What the task requires: Below this line is a set of entries; quote exactly the lines from the line that contains "export GPL_TIMING_DRIVEN = 0" to the line that contains "ones digit codes", both lines included.

Records shown:
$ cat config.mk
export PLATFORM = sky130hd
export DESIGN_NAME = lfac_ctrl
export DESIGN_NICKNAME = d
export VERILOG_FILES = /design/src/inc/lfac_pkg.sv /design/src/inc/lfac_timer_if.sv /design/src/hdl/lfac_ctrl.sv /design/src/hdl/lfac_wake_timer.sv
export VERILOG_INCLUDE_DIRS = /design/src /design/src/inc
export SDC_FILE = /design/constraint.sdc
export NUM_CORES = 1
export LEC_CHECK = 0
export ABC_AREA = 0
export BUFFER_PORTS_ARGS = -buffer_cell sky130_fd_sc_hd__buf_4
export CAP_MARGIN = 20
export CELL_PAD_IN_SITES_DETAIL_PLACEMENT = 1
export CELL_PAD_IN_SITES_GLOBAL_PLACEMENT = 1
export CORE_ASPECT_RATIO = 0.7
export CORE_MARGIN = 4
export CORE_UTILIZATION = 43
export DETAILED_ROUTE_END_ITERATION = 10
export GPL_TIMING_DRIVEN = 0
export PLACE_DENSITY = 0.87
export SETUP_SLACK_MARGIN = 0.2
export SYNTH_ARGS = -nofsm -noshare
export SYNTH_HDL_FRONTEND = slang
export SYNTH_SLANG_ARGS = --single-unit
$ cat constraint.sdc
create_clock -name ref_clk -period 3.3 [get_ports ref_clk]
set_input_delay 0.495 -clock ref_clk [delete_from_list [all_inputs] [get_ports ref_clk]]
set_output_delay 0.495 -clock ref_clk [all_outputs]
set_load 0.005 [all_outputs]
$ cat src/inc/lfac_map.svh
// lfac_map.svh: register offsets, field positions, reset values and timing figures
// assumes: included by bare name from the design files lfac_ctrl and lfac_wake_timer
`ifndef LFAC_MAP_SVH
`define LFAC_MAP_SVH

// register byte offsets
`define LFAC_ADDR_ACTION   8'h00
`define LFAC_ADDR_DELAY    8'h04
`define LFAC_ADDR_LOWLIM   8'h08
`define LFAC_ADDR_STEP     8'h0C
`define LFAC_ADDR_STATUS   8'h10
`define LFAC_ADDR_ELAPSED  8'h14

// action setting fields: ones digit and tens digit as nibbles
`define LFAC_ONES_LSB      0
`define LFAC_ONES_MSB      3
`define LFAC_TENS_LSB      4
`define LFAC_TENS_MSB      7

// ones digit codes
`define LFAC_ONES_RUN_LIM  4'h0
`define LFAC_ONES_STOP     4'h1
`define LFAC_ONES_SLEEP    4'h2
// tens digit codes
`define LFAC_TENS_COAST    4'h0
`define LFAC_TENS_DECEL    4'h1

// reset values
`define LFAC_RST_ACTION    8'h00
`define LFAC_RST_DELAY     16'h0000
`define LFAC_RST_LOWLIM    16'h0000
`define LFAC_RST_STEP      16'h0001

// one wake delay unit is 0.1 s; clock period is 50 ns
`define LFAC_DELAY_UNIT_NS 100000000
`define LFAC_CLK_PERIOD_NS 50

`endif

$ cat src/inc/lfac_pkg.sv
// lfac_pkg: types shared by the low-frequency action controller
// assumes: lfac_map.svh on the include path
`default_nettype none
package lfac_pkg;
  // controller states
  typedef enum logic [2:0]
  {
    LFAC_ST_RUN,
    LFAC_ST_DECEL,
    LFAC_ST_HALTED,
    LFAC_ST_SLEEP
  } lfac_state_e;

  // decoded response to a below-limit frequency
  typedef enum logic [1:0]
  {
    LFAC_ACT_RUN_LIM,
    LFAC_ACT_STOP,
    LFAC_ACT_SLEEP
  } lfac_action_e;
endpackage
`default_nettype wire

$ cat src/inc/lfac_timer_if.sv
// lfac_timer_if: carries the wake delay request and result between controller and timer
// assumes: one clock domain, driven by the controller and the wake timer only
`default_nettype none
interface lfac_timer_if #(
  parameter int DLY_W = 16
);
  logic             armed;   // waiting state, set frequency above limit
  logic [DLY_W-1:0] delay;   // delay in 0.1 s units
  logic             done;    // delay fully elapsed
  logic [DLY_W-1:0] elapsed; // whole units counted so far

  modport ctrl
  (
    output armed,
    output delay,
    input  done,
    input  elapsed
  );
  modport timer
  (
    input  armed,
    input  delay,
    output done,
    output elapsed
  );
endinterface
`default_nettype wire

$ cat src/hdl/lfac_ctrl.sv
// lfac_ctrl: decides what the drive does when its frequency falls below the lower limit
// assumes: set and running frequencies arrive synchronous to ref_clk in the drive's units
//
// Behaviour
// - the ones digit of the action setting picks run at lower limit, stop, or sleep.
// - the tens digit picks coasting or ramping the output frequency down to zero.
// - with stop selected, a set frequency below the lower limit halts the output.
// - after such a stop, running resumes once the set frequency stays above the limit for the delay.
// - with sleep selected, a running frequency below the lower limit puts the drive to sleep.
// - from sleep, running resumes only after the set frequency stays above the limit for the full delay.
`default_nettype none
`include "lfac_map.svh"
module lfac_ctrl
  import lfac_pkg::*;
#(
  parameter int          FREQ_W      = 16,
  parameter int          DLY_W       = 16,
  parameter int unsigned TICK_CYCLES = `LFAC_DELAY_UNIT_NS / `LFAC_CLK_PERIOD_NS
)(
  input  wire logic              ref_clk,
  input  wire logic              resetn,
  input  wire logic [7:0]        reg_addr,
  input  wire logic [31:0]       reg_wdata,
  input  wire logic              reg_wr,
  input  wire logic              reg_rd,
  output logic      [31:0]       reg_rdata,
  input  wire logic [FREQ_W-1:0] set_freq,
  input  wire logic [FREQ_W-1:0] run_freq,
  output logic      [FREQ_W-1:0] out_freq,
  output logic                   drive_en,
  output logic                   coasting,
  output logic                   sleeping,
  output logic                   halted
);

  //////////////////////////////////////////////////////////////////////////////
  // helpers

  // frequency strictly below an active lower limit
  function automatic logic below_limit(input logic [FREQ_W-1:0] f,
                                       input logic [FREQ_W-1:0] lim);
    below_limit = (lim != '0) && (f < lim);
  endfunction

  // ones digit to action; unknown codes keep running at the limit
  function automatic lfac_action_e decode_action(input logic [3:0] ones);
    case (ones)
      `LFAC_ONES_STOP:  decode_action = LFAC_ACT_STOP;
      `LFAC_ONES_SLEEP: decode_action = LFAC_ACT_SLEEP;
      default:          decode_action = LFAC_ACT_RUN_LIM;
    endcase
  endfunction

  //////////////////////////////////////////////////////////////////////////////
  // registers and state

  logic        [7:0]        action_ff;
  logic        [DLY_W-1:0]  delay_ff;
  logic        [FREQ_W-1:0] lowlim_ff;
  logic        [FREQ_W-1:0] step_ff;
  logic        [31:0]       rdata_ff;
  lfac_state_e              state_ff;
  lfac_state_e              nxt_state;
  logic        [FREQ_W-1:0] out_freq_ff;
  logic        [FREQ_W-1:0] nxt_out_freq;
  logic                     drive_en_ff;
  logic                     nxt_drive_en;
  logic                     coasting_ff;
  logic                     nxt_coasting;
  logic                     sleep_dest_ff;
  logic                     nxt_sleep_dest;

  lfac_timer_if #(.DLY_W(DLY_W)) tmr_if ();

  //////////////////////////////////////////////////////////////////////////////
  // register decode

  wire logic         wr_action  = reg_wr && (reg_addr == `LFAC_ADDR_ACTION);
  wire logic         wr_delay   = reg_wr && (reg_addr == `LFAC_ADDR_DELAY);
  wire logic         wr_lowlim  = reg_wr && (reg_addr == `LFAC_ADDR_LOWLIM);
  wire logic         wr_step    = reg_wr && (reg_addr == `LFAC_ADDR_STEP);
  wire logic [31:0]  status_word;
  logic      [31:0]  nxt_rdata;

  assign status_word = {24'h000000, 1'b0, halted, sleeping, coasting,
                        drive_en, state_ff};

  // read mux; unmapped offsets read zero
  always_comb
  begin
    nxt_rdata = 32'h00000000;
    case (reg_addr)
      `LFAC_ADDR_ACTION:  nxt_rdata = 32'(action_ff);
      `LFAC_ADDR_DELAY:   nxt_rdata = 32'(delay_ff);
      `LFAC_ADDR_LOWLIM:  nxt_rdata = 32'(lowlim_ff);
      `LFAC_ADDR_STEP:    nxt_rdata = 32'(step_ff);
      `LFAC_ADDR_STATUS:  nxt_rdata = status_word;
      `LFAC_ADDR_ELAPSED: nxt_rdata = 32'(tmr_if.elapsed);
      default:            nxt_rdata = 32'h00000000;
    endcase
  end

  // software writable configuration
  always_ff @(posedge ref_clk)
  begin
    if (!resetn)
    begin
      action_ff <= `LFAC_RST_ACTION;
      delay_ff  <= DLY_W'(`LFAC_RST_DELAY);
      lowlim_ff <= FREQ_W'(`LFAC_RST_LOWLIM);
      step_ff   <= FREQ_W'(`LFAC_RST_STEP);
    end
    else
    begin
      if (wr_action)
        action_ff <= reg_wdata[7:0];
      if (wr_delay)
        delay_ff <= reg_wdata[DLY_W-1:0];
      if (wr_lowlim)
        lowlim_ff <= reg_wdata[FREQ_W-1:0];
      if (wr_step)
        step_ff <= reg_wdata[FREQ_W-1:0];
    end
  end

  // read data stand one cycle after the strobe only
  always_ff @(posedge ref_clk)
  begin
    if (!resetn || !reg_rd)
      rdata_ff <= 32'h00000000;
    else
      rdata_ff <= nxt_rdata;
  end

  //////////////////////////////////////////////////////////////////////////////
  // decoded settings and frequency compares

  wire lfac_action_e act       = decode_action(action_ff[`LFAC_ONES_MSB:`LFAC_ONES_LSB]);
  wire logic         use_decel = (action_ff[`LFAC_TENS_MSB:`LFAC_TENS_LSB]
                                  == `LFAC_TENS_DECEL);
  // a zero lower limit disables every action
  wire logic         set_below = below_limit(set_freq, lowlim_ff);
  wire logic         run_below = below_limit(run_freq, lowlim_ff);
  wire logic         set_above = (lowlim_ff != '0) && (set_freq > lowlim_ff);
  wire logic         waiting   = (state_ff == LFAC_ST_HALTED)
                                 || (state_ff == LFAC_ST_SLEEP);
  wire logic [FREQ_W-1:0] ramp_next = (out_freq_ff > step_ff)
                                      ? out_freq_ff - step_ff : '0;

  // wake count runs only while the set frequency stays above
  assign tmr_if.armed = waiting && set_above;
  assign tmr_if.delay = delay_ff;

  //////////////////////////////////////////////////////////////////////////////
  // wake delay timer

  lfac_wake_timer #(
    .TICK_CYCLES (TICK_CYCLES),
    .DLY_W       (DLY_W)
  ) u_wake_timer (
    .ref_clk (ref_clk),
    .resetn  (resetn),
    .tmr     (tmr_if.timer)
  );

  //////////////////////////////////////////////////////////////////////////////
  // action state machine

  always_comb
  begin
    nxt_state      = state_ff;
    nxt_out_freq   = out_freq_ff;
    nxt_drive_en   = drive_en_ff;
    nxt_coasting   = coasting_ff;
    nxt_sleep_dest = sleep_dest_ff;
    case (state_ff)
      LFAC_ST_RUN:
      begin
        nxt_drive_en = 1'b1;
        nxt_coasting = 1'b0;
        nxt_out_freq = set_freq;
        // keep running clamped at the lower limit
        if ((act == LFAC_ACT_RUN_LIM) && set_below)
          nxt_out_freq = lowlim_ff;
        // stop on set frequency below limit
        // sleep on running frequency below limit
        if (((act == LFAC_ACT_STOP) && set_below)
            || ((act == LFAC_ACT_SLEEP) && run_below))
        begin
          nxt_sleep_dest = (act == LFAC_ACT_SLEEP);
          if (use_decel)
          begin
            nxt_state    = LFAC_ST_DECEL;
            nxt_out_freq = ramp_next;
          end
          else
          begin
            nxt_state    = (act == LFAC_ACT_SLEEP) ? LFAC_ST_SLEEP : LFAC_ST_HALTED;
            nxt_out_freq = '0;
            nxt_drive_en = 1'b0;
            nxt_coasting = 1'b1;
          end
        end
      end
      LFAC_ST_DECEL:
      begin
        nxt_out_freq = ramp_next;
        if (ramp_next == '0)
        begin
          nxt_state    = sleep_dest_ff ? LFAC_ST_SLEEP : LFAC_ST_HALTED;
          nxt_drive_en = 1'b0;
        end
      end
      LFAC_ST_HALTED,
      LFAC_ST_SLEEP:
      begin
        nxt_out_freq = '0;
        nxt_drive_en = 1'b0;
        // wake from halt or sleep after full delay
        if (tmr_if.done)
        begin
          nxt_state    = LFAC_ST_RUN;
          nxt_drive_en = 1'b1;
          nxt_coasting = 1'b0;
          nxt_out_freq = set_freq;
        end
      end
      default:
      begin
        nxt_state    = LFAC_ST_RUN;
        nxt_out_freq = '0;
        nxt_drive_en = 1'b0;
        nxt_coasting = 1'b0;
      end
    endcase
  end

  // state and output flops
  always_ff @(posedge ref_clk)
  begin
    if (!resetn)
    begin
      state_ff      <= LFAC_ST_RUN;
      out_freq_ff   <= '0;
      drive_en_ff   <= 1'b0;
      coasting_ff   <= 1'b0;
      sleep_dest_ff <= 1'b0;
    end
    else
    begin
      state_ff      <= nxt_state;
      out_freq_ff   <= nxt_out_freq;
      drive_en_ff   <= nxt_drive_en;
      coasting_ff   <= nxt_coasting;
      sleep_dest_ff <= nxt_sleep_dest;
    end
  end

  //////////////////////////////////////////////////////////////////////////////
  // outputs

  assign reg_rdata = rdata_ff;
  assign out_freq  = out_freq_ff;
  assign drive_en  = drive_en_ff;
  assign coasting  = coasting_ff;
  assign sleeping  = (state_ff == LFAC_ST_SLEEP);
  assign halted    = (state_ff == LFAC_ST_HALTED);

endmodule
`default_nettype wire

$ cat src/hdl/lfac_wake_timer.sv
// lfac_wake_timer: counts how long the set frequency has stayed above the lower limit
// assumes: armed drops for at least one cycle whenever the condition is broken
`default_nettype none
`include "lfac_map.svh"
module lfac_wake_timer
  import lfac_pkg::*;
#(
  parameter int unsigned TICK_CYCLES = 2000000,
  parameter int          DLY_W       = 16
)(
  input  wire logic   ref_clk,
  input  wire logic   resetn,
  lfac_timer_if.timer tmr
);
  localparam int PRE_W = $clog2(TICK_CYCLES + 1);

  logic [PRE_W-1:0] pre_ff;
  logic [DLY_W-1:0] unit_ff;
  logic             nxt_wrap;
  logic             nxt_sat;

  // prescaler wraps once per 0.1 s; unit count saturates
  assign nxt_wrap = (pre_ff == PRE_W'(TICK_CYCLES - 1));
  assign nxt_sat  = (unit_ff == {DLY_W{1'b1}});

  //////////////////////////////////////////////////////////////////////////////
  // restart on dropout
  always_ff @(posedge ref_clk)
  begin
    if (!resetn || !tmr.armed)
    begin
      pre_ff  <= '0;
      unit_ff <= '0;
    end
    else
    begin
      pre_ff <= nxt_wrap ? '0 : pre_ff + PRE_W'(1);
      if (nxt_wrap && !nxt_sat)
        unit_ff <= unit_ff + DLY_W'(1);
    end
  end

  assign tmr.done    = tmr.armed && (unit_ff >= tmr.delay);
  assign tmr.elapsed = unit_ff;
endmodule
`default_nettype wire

Expected output:
export GPL_TIMING_DRIVEN = 0
export PLACE_DENSITY = 0.87
export SETUP_SLACK_MARGIN = 0.2
export SYNTH_ARGS = -nofsm -noshare
export SYNTH_HDL_FRONTEND = slang
export SYNTH_SLANG_ARGS = --single-unit
$ cat constraint.sdc
create_clock -name ref_clk -period 3.3 [get_ports ref_clk]
set_input_delay 0.495 -clock ref_clk [delete_from_list [all_inputs] [get_ports ref_clk]]
set_output_delay 0.495 -clock ref_clk [all_outputs]
set_load 0.005 [all_outputs]
$ cat src/inc/lfac_map.svh
// lfac_map.svh: register offsets, field positions, reset values and timing figures
// assumes: included by bare name from the design files lfac_ctrl and lfac_wake_timer
`ifndef LFAC_MAP_SVH
`define LFAC_MAP_SVH

// register byte offsets
`define LFAC_ADDR_ACTION   8'h00
`define LFAC_ADDR_DELAY    8'h04
`define LFAC_ADDR_LOWLIM   8'h08
`define LFAC_ADDR_STEP     8'h0C
`define LFAC_ADDR_STATUS   8'h10
`define LFAC_ADDR_ELAPSED  8'h14

// action setting fields: ones digit and tens digit as nibbles
`define LFAC_ONES_LSB      0
`define LFAC_ONES_MSB      3
`define LFAC_TENS_LSB      4
`define LFAC_TENS_MSB      7

// ones digit codes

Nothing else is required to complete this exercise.